Two decades later, in the aftermath of World War II, Italian neorealist directors had to produce films of a country in ruins. With their cities and studios destroyed and their economy in deep recession, these mostly veteran directors have radically changed their approach to cinema, filming in the streets, bringing in non-professional actors and telling unfiltered stories of filmmaking. real people in the post-war years. Italy. This put Italian filmmakers on the map, making them known for their true guerrilla cinema, and their films inspired one of the greatest cinematic movements of all time: the French New Wave.

American cinema had been banned in France during the Nazi occupation, and at the end of the war, these films flooded French cinemas. From this, a new generation of French filmmakers, many of whom are film critics, rejected what they saw as unimaginative films produced in France at the time. Their response was to make often low-budget films that portray imperfect characters, tell extremely personal stories, and have unhappy or ironic endings.

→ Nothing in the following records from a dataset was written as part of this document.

[src/rtl/asc_frame_gen.sv]
module asc_frame_gen
    import asc_pkg::*;
(
    input  logic clk,
    input  logic rst_n,
    input  logic run_i,
    input  logic tick_i,
    input  sel_t root_sel_i,
    input  sel_t bck_sel_i,
    output logic bclk_o,
    output logic lrck_o,
    output logic [4:0] sample_bits_o
);
    frame_st_t st_d, st_q;
    sel_t root_eff, bck_eff;
    logic [POS_W-1:0] rlen;
    logic [ACC_W-1:0] step, sum;

    always_comb begin
        st_d     = st_q;
        root_eff = (st_q.pos == '0) ? root_sel_i : st_q.root_act;
        bck_eff  = (st_q.pos == '0) ? bck_sel_i  : st_q.bck_act;
        rlen     = root_len(root_eff);
        step     = ACC_W'({bck_len(bck_eff), 1'b0});
        sum      = st_q.acc + step;
        if (!run_i) begin
            st_d          = '0;
            st_d.root_act = root_sel_i;
            st_d.bck_act  = bck_sel_i;
        end else if (tick_i) begin
            st_d.root_act = root_eff;
            st_d.bck_act  = bck_eff;
            if (st_q.pos == rlen - POS_W'(1)) begin
                st_d.pos  = '0;
                st_d.acc  = '0;
                st_d.bclk = 1'b0;
            end else begin
                st_d.pos = st_q.pos + POS_W'(1);
                if (sum >= ACC_W'(rlen)) begin
                    st_d.acc  = sum - ACC_W'(rlen);
                    st_d.bclk = !st_q.bclk;
                end else begin
                    st_d.acc  = sum;
                end
            end
            st_d.lrck = (st_d.pos >= (rlen >> 1));
        end
    end

    always_ff @(posedge clk or negedge rst_n) begin
        if (!rst_n) st_q <= '0;
        else        st_q <= st_d;
    end

    assign bclk_o        = st_q.bclk;
    assign lrck_o        = st_q.lrck;
    assign sample_bits_o = width_of(st_q.bck_act);


    bclk_stable_chk: assert property (@(posedge clk) disable iff (!rst_n)
        (run_i && !tick_i) |=> $stable(st_q.bclk))
        else $error("bclk_stable_chk");


    lrck_edge_chk: assert property (@(posedge clk) disable iff (!rst_n)
        ($past(run_i) && st_q.lrck != $past(st_q.lrck)) |-> ($past(st_q.bclk) && !st_q.bclk))
        else $error("lrck_edge_chk");


    pos_range_chk: assert property (@(posedge clk) disable iff (!rst_n)
        st_q.pos < root_len(st_q.root_act))
        else $error("pos_range_chk");
endmodule

[src/rtl/asc_lr_sync.sv]
module asc_lr_sync (
    input  logic clk,
    input  logic rst_n,
    input  logic async_i,
    output logic sync_o
);
    logic [1:0] sh_d, sh_q;

    always_comb sh_d = {sh_q[0], async_i};

    always_ff @(posedge clk or negedge rst_n) begin
        if (!rst_n) sh_q <= '0;
        else        sh_q <= sh_d;
    end

    assign sync_o = sh_q[1];
endmodule

[src/rtl/audio_clk_gen.sv]
module audio_clk_gen
    import asc_pkg::*;
#(
    parameter int PRE_W = 8
) (
    input  logic             clk,
    input  logic             rst_n,
    input  logic             slave_i,
    input  logic [8+PRE_W-1:0] ps_cfg_i,
    input  logic [1:0]       root_sel_i,
    input  logic [1:0]       bck_sel_i,
    input  logic             ext_lrck_i,
    output logic             root_tick_o,
    output logic             bclk_o,
    output logic             lrck_o,
    output logic             clk_oe_o,
    output logic             lr_index_o,
    output logic [4:0]       sample_bits_o
);
    localparam int DIV_LSB = 8;

    logic tick, lr_sync, lrck_int;

    asc_prescaler #(.PRE_W(PRE_W)) u_pre (
        .clk    (clk),
        .rst_n  (rst_n),
        .en_i   (ps_cfg_i[0]),
        .div_i  (ps_cfg_i[DIV_LSB +: PRE_W]),
        .tick_o (tick)
    );

    asc_frame_gen u_frame (
        .clk           (clk),
        .rst_n         (rst_n),
        .run_i         (!slave_i),
        .tick_i        (tick),
        .root_sel_i    (root_sel_i),
        .bck_sel_i     (bck_sel_i),
        .bclk_o        (bclk_o),
        .lrck_o        (lrck_int),
        .sample_bits_o (sample_bits_o)
    );

    asc_lr_sync u_sync (
        .clk     (clk),
        .rst_n   (rst_n),
        .async_i (ext_lrck_i),
        .sync_o  (lr_sync)
    );

    assign root_tick_o = tick;
    assign lrck_o      = lrck_int;
    assign clk_oe_o    = !slave_i;
    assign lr_index_o  = slave_i ? lr_sync : lrck_int;


    slave_quiet_chk: assert property (@(posedge clk) disable iff (!rst_n)
        (slave_i && $past(slave_i)) |-> (!bclk_o && !lrck_o && !clk_oe_o))
        else $error("slave_quiet_chk");
endmodule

Arguably their greatest contribution was the concept of the director as an author, the idea that the director was the artist whose vision came to life.

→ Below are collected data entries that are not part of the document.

File: src/rtl/vsliceSeqCtrl.sv
module vsliceSeqCtrl
  import vsliceSeqPkg::*;
#(
  parameter int CNT_W = 7
) (
  input  logic             clk,
  input  logic             rstN,
  input  logic             issueValid,
  input  logic             opReady,
  input  logic             isLast,
  output seqStrobeT        strb,
  output logic             busy,
  output logic [CNT_W-1:0] idx
);

  always_comb begin
    strb.load = issueValid & ~busy;
    strb.step = busy & opReady & ~isLast;
    strb.done = busy & opReady & isLast;
  end

  always_ff @(posedge clk) begin
    if (!rstN) begin
      busy <= 1'b0;
      idx  <= '0;
    end else if (strb.load) begin
      busy <= 1'b1;
      idx  <= '0;
    end else if (strb.step) begin
      idx  <= idx + 1'b1;
    end else if (strb.done) begin
      busy <= 1'b0;
      idx  <= '0;
    end
  end

endmodule

File: src/rtl/vsliceSeqDatapath.sv
module vsliceSeqDatapath
  import vsliceSeqPkg::*;
#(
  parameter int SLICE_LOG = 2,
  parameter int REG_W     = 5,
  parameter int ELEM_W    = 10,
  parameter int CNT_W     = 7
) (
  input  logic                 clk,
  input  logic                 rstN,
  input  seqStrobeT            strb,
  input  logic [REG_W-1:0]     inVd,
  input  logic [REG_W-1:0]     inVs1,
  input  logic [REG_W-1:0]     inVs2,
  input  logic [2:0]           inLmul,
  input  logic                 inWiden,
  input  logic                 inScalarSrc,
  input  logic                 inScalarDst,
  input  logic [ELEM_W-1:0]    inElemCount,
  input  logic [CNT_W-1:0]     idx,
  output logic                 isLast,
  output logic                 vs1Valid,
  output logic [REG_W-1:0]     vs1Reg,
  output logic [SLICE_LOG-1:0] vs1Slice,
  output logic [REG_W-1:0]     vs2Reg,
  output logic [SLICE_LOG-1:0] vs2Slice,
  output logic [REG_W-1:0]     vdReg,
  output logic [SLICE_LOG-1:0] vdSlice,
  output logic                 scalarRead,
  output logic                 scalarWrite,
  output logic [ELEM_W-1:0]    memStart,
  output logic [ELEM_W-1:0]    memCount
);

  localparam int PROD_W = ELEM_W + CNT_W;

  logic [REG_W-1:0]  dVd, dVs1, dVs2;
  logic [2:0]        dLmul;
  logic              dWiden, dSs, dSd;
  logic [ELEM_W-1:0] dN;

  always_ff @(posedge clk) begin
    if (!rstN) begin
      dVd <= '0; dVs1 <= '0; dVs2 <= '0; dLmul <= '0;
      dWiden <= 1'b0; dSs <= 1'b0; dSd <= 1'b0; dN <= '0;
    end else if (strb.load) begin
      dVd <= inVd; dVs1 <= inVs1; dVs2 <= inVs2; dLmul <= inLmul;
      dWiden <= inWiden; dSs <= inScalarSrc; dSd <= inScalarDst;
      dN <= inElemCount;
    end
  end

  int                cLog;
  logic [CNT_W-1:0]  total;
  logic [CNT_W-1:0]  narrowIdx;
  logic [ELEM_W-1:0] sliceLen;
  logic [PROD_W-1:0] startWide;
  logic [ELEM_W-1:0] remain;

  always_comb begin
    cLog = SLICE_LOG + lmulLog(dLmul) + (dWiden ? 1 : 0);
    if (cLog < 0) cLog = 0;
    total  = CNT_W'(1) << cLog;
    isLast = (idx == total - 1'b1);

    vdReg    = dVd  + REG_W'(idx >> SLICE_LOG);
    vdSlice  = idx[SLICE_LOG-1:0];
    vs2Reg   = dVs2 + REG_W'(idx >> SLICE_LOG);
    vs2Slice = idx[SLICE_LOG-1:0];

    narrowIdx = dWiden ? (idx >> 1) : idx;
    vs1Valid  = dWiden ? ~idx[0] : 1'b1;
    vs1Reg    = dVs1 + REG_W'(narrowIdx >> SLICE_LOG);
    vs1Slice  = narrowIdx[SLICE_LOG-1:0];

    scalarRead  = dSs & (idx == '0);
    scalarWrite = dSd & isLast;

    sliceLen  = dN >> cLog;
    startWide = PROD_W'(idx) * PROD_W'(sliceLen);
    memStart  = ELEM_W'(startWide);
    remain    = dN - memStart;
    memCount  = (sliceLen < remain) ? sliceLen : remain;
  end

endmodule

File: src/rtl/vsliceSeq.sv
module vsliceSeq
  import vsliceSeqPkg::*;
#(
  parameter int SLICE_LOG = 2,
  parameter int REG_W     = 5,
  parameter int ELEM_W    = 10
) (
  input  logic                   clk,
  input  logic                   rstN,
  input  logic                   issueValid,
  output logic                   issueReady,
  input  logic [REG_W-1:0]       inVd,
  input  logic [REG_W-1:0]       inVs1,
  input  logic [REG_W-1:0]       inVs2,
  input  logic [2:0]             inLmul,
  input  logic                   inWiden,
  input  logic                   inScalarSrc,
  input  logic                   inScalarDst,
  input  logic [ELEM_W-1:0]      inElemCount,
  input  logic                   opReady,
  output logic                   slotValid,
  output logic [SLICE_LOG+4:0]   slotIndex,
  output logic                   lastSlot,
  output logic                   vs1Valid,
  output logic [REG_W-1:0]       vs1Reg,
  output logic [SLICE_LOG-1:0]   vs1Slice,
  output logic [REG_W-1:0]       vs2Reg,
  output logic [SLICE_LOG-1:0]   vs2Slice,
  output logic [REG_W-1:0]       vdReg,
  output logic [SLICE_LOG-1:0]   vdSlice,
  output logic                   scalarRead,
  output logic                   scalarWrite,
  output logic [ELEM_W-1:0]      memStart,
  output logic [ELEM_W-1:0]      memCount
);

  localparam int CNT_W = SLICE_LOG + 5;

  seqStrobeT        strb;
  logic             busy, isLast, dpV1, dpSr, dpSw;
  logic [CNT_W-1:0] idx;

  vsliceSeqCtrl #(.CNT_W(CNT_W)) u_ctrl (
    .clk(clk), .rstN(rstN), .issueValid(issueValid), .opReady(opReady),
    .isLast(isLast), .strb(strb), .busy(busy), .idx(idx)
  );

  vsliceSeqDatapath #(
    .SLICE_LOG(SLICE_LOG), .REG_W(REG_W), .ELEM_W(ELEM_W), .CNT_W(CNT_W)
  ) u_dp (
    .clk(clk), .rstN(rstN), .strb(strb),
    .inVd(inVd), .inVs1(inVs1), .inVs2(inVs2), .inLmul(inLmul),
    .inWiden(inWiden), .inScalarSrc(inScalarSrc), .inScalarDst(inScalarDst),
    .inElemCount(inElemCount), .idx(idx), .isLast(isLast),
    .vs1Valid(dpV1), .vs1Reg(vs1Reg), .vs1Slice(vs1Slice),
    .vs2Reg(vs2Reg), .vs2Slice(vs2Slice), .vdReg(vdReg), .vdSlice(vdSlice),
    .scalarRead(dpSr), .scalarWrite(dpSw),
    .memStart(memStart), .memCount(memCount)
  );

  assign issueReady  = ~busy;
  assign slotValid   = busy;
  assign slotIndex   = idx;
  assign lastSlot    = busy & isLast;
  assign vs1Valid    = busy & dpV1;
  assign scalarRead  = busy & dpSr;
  assign scalarWrite = busy & dpSw;

endmodule

File: config.mk
export PLATFORM = sky130hd
export DESIGN_NAME = vsliceSeq
export DESIGN_NICKNAME = d
export VERILOG_FILES = /design/src/rtl/vsliceSeqPkg.sv /design/src/rtl/vsliceSeqCtrl.sv /design/src/rtl/vsliceSeqDatapath.sv /design/src/rtl/vsliceSeq.sv
export SDC_FILE = /design/constraint.sdc
export NUM_CORES = 1
export LEC_CHECK = 0
export ABC_AREA = 1
export BUFFER_PORTS_ARGS = -buffer_cell sky130_fd_sc_hd__buf_2
export CAP_MARGIN = 20
export CORE_MARGIN = 10
export CORE_UTILIZATION = 59
export CTS_CLUSTER_DIAMETER = 50
export CTS_CLUSTER_SIZE = 30
export DETAILED_ROUTE_END_ITERATION = 10
export GPL_TIMING_DRIVEN = 0
export PLACE_DENSITY = 0.9
export SLEW_MARGIN = 25
export SYNTH_ARGS = -nofsm -noshare
export SYNTH_HDL_FRONTEND = slang
export SYNTH_HIERARCHICAL = 1
export SYNTH_SLANG_ARGS = --single-unit
File: constraint.sdc
create_clock -name clk -period 20.1 [get_ports clk]
set_input_delay 3.015 -clock clk [delete_from_list [all_inputs] [get_ports clk]]
set_output_delay 3.015 -clock clk [all_outputs]
set_load 0.05 [all_outputs]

There is an active ecosystem in this world of cinematic movements where one movement will influence another which, in turn, will influence the original. It is not only Western cinema that responds to these events.

Iconic and influential films, filmmakers and cinematic movements have emerged from political and social conflicts around the world. Akira Kurosawa, the creator of the entire action film genre, was born out of the American occupation of Japan. Arab filmmakers of postcolonial times have given birth to films that shed light on a spectrum of conflict. And colonialism across South America and Africa led to the Third Cinema, a popular film movement in the 1960s and 1970s that gave a voice to the oppressed and called worldwide attention to the struggles that were happening across continents.

Out of the dark often comes an incredible movie. Creativity survives, and in fact, thrives in the face of adversity. After struggling to come out of a daunting time, many of us find it hard to remember the last time we sat in a movie theater.

As San Diego’s film and arts community emerges and then recovers, we can look to the future with hope, if we look to the past for inspiration.